News Release

Rb2 expression could play vital role in ovarian cancer Temple University researchers find

Peer-Reviewed Publication

Temple University

Protein expression of the tumor suppressing gene Rb2/p130 could play a vital role in ovarian cancer, according to a study by researchers at the Sbarro Institute for Cancer Research and Molecular Medicine in the Center for Biotechnology at Temple University (http://www.shro.org).

Their study, "Frequent loss of Rb2/p130 in human ovarian carcinoma," will be published in the May 1 issue of Clinical Cancer Research (http://clincancerres.aacrjournals.org).

In the study, led by Antonio Giordano, M.D., Ph.D., director of the Sbarro Institute and co-director of the Center for Biotechnology at Temple, the researchers examined 45 primary ovarian carcinoma samples and found that 40 percent had a decrease or complete loss of Rb2 protein expression. Giordano discovered the Rb2 gene while working at Temple's Fels Cancer Institute in the early 1990s.

"In the samples where the protein was decreased or lost, there was an inverse correlation to the aggressiveness of the cancer," says Giuseppina D'Andrilli, Ph.D., a research fellow in the Sbarro Institute and the study's lead author. "This is consistent with the theory that if the Rb2 protein is still present in the tumor tissue, the aggressiveness of the tumor is less."

The researchers then used a viral delivery system to introduce correct copies of the Rb2 gene into the ovarian tumor cells that had shown decreased or no Rb2 protein expression.

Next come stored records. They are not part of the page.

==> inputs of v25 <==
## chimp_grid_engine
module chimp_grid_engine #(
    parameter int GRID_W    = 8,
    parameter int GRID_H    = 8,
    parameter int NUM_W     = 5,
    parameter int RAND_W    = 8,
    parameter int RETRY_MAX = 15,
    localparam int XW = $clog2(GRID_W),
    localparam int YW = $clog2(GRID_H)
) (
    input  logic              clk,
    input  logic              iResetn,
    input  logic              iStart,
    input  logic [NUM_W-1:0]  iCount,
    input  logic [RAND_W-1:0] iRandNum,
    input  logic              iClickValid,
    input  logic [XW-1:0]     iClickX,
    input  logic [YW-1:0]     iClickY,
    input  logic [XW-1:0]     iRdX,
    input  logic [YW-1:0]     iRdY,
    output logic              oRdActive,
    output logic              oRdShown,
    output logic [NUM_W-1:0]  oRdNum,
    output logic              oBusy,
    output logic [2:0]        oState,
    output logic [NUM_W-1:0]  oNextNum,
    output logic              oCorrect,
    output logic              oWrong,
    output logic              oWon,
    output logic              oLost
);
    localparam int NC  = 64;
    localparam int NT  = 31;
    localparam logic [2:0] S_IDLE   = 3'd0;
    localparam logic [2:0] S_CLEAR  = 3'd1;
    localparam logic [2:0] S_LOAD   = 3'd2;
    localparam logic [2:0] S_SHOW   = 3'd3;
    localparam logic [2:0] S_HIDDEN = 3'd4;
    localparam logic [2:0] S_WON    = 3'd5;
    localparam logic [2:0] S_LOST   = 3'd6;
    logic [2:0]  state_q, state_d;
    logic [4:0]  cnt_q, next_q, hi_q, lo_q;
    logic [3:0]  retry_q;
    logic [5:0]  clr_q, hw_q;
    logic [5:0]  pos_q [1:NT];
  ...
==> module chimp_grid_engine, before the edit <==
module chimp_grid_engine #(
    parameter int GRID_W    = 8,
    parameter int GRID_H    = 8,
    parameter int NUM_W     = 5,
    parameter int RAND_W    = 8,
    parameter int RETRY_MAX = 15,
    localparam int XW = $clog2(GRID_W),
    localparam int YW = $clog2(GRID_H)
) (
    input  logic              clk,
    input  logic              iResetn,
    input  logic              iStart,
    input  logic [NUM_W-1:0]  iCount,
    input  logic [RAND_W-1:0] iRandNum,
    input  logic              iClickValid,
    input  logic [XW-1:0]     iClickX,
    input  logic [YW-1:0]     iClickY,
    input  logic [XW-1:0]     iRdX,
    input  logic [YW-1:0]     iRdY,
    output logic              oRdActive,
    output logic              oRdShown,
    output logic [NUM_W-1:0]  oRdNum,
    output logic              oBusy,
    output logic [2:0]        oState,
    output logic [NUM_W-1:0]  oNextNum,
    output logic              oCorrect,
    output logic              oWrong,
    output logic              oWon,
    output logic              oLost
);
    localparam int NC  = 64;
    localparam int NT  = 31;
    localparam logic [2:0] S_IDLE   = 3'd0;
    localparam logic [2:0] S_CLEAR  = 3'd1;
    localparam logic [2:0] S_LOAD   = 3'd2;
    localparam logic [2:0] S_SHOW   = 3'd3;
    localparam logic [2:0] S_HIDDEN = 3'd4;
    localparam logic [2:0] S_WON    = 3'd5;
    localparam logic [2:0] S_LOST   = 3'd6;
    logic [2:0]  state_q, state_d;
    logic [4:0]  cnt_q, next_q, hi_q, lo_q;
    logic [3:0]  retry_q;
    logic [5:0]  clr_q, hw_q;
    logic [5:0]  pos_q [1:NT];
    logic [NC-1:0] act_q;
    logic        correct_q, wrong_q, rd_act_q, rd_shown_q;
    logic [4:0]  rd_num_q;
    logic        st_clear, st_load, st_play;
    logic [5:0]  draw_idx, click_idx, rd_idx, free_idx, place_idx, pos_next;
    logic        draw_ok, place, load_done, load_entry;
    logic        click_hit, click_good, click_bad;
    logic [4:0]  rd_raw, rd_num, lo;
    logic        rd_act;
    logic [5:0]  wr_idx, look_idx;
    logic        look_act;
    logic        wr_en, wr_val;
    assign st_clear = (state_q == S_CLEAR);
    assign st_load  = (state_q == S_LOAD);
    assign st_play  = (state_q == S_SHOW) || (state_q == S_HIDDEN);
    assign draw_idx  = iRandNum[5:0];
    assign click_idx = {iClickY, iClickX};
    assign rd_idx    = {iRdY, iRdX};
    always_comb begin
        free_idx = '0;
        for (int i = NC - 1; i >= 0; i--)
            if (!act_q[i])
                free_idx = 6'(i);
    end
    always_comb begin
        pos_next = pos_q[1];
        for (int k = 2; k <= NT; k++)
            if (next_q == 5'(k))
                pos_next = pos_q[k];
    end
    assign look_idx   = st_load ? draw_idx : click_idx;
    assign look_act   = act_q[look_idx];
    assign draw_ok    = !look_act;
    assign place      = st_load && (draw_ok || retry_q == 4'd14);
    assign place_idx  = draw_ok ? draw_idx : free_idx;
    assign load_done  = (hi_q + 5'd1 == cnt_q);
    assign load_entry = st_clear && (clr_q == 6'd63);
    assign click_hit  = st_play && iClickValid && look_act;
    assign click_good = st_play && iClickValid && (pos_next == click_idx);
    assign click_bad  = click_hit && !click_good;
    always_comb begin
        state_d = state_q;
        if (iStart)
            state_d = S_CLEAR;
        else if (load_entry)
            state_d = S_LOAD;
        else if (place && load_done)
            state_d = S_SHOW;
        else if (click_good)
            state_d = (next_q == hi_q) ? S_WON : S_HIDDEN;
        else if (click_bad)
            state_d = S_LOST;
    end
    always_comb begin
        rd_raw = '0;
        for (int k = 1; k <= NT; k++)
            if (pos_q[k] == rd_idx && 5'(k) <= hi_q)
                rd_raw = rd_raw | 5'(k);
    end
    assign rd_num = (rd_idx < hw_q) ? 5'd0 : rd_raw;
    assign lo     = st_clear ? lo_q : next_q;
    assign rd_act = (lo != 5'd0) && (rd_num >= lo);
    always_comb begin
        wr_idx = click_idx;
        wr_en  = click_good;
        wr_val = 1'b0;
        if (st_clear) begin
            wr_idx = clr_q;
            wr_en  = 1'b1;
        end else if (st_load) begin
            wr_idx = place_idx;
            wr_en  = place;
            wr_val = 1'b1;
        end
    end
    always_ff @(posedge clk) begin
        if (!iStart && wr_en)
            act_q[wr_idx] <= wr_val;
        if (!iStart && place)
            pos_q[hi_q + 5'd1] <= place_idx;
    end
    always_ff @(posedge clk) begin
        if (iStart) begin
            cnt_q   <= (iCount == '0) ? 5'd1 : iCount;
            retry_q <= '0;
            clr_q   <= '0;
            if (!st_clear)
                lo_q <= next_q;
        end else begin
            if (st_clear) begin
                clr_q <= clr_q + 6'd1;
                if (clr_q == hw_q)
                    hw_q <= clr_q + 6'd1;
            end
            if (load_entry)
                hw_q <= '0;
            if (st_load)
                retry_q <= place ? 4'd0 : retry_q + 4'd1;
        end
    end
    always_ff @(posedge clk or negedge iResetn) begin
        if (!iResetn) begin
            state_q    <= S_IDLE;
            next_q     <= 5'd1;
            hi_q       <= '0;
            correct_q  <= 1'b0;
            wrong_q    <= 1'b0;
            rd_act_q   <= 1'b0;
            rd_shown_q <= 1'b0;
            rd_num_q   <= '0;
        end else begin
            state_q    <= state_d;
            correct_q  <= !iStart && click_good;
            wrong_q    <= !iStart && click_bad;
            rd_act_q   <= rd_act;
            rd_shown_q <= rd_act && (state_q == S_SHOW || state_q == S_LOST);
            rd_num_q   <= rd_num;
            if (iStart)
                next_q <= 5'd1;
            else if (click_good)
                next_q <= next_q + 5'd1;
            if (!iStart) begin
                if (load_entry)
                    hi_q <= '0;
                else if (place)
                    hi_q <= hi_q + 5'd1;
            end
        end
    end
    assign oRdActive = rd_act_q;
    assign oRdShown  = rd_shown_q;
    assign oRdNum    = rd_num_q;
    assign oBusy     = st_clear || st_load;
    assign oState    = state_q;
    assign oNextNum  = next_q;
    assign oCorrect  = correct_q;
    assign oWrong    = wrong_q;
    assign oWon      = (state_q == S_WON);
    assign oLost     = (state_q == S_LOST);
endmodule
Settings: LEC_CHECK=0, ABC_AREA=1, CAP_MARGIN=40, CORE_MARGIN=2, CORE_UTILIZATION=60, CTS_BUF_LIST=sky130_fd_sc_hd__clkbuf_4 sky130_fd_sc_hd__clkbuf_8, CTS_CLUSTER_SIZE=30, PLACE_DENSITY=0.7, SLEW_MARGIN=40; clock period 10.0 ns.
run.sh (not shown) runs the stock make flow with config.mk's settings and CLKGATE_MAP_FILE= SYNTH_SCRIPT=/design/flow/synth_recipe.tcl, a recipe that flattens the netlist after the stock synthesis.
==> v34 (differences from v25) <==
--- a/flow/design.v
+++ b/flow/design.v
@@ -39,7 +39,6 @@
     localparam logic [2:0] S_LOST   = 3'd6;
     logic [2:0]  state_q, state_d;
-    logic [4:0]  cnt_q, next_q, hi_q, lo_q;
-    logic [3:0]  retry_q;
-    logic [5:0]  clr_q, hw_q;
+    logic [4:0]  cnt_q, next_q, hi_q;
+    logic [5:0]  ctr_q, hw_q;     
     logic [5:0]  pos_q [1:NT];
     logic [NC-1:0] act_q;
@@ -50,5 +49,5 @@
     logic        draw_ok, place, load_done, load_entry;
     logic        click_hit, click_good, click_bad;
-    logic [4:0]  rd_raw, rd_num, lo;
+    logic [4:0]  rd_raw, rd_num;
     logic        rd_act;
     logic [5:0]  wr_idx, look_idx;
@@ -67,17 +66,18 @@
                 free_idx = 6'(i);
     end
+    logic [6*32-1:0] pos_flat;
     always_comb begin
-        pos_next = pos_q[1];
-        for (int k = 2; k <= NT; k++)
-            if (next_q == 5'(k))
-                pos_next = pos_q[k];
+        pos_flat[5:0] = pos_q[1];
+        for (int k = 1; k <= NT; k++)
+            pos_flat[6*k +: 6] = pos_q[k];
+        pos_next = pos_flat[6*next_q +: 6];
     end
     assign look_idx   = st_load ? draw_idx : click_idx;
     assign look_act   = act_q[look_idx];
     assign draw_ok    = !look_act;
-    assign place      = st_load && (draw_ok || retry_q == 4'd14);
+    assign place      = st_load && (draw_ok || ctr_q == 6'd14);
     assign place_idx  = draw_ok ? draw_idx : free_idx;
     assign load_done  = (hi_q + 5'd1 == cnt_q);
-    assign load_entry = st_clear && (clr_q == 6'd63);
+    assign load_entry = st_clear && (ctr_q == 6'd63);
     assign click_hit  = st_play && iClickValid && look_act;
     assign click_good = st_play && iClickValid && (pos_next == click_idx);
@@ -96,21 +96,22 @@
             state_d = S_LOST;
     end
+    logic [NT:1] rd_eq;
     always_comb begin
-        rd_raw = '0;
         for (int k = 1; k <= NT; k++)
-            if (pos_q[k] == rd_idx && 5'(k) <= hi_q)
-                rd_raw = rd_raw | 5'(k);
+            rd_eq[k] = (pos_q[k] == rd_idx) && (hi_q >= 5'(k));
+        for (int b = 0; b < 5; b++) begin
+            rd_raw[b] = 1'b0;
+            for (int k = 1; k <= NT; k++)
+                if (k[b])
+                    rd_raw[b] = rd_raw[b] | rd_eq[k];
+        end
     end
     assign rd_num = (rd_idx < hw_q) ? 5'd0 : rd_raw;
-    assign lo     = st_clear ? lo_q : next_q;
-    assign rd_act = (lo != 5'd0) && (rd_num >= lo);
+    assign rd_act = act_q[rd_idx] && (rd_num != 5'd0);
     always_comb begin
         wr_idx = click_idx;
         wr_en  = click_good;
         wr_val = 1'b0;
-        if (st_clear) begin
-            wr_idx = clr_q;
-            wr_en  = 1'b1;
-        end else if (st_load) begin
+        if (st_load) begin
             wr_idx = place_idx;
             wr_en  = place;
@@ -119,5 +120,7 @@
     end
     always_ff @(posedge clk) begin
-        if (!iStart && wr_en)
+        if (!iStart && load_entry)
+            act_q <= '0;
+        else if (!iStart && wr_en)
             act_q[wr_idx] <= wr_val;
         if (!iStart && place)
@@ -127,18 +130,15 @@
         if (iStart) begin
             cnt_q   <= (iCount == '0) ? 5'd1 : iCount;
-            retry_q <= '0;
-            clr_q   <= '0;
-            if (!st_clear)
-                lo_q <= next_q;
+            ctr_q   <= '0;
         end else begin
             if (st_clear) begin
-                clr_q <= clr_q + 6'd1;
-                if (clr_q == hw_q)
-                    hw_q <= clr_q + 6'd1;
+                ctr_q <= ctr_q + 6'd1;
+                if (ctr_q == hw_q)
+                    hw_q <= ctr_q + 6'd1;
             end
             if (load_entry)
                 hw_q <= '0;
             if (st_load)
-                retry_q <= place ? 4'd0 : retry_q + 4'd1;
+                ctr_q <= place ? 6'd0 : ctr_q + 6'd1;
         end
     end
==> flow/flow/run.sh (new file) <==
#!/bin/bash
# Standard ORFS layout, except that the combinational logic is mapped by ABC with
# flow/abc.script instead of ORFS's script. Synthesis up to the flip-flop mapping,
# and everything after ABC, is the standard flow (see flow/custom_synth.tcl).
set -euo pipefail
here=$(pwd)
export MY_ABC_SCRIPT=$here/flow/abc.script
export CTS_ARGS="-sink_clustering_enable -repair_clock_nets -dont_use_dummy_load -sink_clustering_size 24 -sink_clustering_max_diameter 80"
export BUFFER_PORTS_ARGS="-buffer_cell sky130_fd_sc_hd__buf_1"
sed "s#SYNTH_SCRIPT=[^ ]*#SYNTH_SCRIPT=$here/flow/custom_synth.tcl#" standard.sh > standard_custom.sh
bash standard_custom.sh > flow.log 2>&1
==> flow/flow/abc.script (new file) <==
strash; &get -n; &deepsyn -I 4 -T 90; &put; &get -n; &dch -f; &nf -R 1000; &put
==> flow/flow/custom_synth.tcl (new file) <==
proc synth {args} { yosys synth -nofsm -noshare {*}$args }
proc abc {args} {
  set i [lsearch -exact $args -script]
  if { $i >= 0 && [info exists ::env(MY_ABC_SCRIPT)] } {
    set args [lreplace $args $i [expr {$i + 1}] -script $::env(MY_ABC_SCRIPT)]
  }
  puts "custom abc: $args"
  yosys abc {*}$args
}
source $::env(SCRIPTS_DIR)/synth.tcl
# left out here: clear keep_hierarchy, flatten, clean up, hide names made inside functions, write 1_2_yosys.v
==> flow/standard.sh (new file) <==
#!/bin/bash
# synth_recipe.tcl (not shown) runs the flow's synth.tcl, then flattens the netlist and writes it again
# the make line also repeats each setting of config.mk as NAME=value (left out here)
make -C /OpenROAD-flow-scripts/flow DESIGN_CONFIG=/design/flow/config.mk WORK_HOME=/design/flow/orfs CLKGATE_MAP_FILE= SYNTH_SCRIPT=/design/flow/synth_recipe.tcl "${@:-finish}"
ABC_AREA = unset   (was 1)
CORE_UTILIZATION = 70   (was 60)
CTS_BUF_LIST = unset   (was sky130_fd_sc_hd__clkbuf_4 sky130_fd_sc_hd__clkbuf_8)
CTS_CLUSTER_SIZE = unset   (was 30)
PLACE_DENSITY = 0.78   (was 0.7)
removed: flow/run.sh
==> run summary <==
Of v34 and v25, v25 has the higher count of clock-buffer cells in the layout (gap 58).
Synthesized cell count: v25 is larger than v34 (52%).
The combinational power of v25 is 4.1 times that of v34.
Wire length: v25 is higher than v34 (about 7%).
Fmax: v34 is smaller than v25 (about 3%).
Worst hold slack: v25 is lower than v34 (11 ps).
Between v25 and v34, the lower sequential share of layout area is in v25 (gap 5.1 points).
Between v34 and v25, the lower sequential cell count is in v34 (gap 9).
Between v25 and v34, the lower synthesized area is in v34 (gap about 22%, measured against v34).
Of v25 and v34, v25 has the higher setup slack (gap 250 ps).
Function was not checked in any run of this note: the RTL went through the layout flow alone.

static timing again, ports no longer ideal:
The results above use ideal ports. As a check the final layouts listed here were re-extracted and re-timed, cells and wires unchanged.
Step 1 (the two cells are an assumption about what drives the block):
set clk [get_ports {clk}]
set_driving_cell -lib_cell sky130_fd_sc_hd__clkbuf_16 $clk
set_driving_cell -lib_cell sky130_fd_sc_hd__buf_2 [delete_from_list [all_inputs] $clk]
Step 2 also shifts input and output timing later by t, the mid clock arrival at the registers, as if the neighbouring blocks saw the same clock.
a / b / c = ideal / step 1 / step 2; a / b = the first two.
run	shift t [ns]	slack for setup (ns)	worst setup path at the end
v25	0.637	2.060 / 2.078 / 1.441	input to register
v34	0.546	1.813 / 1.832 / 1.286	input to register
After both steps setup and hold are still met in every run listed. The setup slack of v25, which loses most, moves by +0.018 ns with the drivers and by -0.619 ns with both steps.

"Introducing the gene Rb2/p130 allowed the cells to produce more proteins, and this increased protein production brought about a dramatic arrest of cells in the G1, or initial, phase of the cell cycle," says D'Andrilli.

The Temple researchers' findings were comparable to earlier studies at the Sbarro Institute in which correct copies of Rb2 were introduced into mice with lung tumors. When the Rb2 gene was over-expressed in the cancer cells, it caused the tumors in the mice to completely regress. Ovarian cancer will develop in about one out of every 57 women in the United States, according to the National Cancer Institute. Detection is often late because this type of cancer does not generally have early warning symptoms.

"This study is just one step in saying, 'OK, we have observed that the Rb2 gene has a role in ovarian carcinogenesis,'" says D'Andrilli. "We have demonstrated that it is a protein that has to be considered in the future in ovarian cancer patients."

Giordano adds that the use of Rb2 in detecting and treating ovarian cancer could have potential future clinical applications, allowing physicians to determine the aggressiveness of the cancer and to tailor specific therapies to specific patients.

"This is one more piece to understanding the complex mosaic of cancer that the researchers at the Sbarro Institute have been delicately constructing for the past decade," Giordano says.

The study was carried out at Temple's Sbarro Institute in collaboration with Temple's Fels Institute for Cancer Research, Drexel University's College of Medicine, Thomas Jefferson University, and the Catholic University of the Sacred Heart in Italy. It was funded by the National Institutes of Health and the Sbarro Health Research Organization.